**Work item:** Please figure out how many lines in the material contain "typedef", and give only that number.

**Entries supplied:**

**src/common/mpmc_bus_pkg.sv**
```systemverilog
// ============================================================================
// Memory application bus definitions used along the data path
// ============================================================================

package mpmc_bus_pkg;

	// One address step on the application bus is one strip
	localparam int MEM_ADDR_W = 28;

	// One strip of read data
	localparam int MEM_DATA_W = 32;

	// Strip address as seen by the memory
	typedef logic [MEM_ADDR_W-1:0] mem_addr_t;

	// Read data word returned per strip
	typedef logic [MEM_DATA_W-1:0] mem_data_t;

endpackage

```
**src/common/mpmc_ctrl_pkg.sv**
```systemverilog
// ============================================================================
// Controller definitions shared by the FSM, the strip counter and the router
// ============================================================================

package mpmc_ctrl_pkg;

	// Width of a strip count or a strip index
	localparam int STRIP_CNT_W = 6;

	// A request with num_strips equal to n reads n+1 strips, so one request
	// holds from 1 up to 64 strips
	typedef logic [STRIP_CNT_W-1:0] strip_cnt_t;

	// Controller states
	// IDLE        waiting for a start pulse from the arbiter
	// READ_DATA0  one cycle after the grant, arms the strip counter
	// ISSUE       sends one memory command per strip
	// WAIT_DATA   waits for the remaining read beats
	typedef enum logic [2:0] {
		IDLE       = 3'd0,
		READ_DATA0 = 3'd1,
		ISSUE      = 3'd2,
		WAIT_DATA  = 3'd3
	} mpmc_state_t;

endpackage

```
**src/controller/mpmc_ctrl_fsm.sv**
```systemverilog
`timescale 1ns/100ps

// Per-request controller. It takes one granted request at a time, arms the
// strip counter and then sends one read command per strip to the memory
module mpmc_ctrl_fsm
	import mpmc_bus_pkg::*;
	import mpmc_ctrl_pkg::*;
#(
	parameter int NPORTS = 2,
	localparam int PW = (NPORTS > 1) ? $clog2(NPORTS) : 1
) (
	input  logic          clk,
	input  logic          reset,
	input  logic          start,
	input  logic [PW-1:0] grant_port,
	input  mem_addr_t     grant_addr,
	input  strip_cnt_t    grant_num,
	input  logic          app_rdy,
	input  logic          done,
	output mpmc_state_t   state,
	output logic          idle,
	output logic [PW-1:0] req_port,
	output strip_cnt_t    req_num,
	output logic          app_en,
	output mem_addr_t     app_addr
);

	// Number of commands already accepted by the memory
	strip_cnt_t issued;
	// A command leaves on a cycle where both sides agree
	logic       cmd_take;
	// Set when the accepted command is the final strip of the request
	logic       cmd_last;

	// Idle goes low on the edge after start and is high again from the
	// edge after done
	assign idle = (state == IDLE);

	// Commands are offered for the whole of ISSUE, so app_en holds with
	// app_addr while the memory stalls
	assign app_en = (state == ISSUE);

	assign cmd_take = app_en && app_rdy;
	assign cmd_last = (issued == req_num);

	// ========================================================================
	// State register
	// ========================================================================

	always_ff @(posedge clk) begin
		if (reset) begin
			state <= IDLE;
		end else begin
			case (state)
				IDLE: begin
					if (start)
						state <= READ_DATA0;
				end
				// Counter arms here, no command leaves yet
				READ_DATA0: begin
					state <= ISSUE;
				end
				// Stays as long as the memory stalls or strips remain
				ISSUE: begin
					if (cmd_take && cmd_last)
						state <= WAIT_DATA;
				end
				WAIT_DATA: begin
					if (done)
						state <= IDLE;
				end
				default: begin
					state <= IDLE;
				end
			endcase
		end
	end

	// ========================================================================
	// Request latch and command address
	// ========================================================================

	// Port and count stay fixed until the return to IDLE, so the counter and
	// the router see one request at a time
	always_ff @(posedge clk) begin
		if (state == IDLE && start) begin
			req_port <= grant_port;
			req_num <= grant_num;
			app_addr <= grant_addr;
			issued <= '0;
		end else if (cmd_take && !cmd_last) begin
			// Only accepted commands move the address on
			app_addr <= app_addr + 1'b1;
			issued <= issued + 1'b1;
		end
	end

endmodule

```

**Result:** 4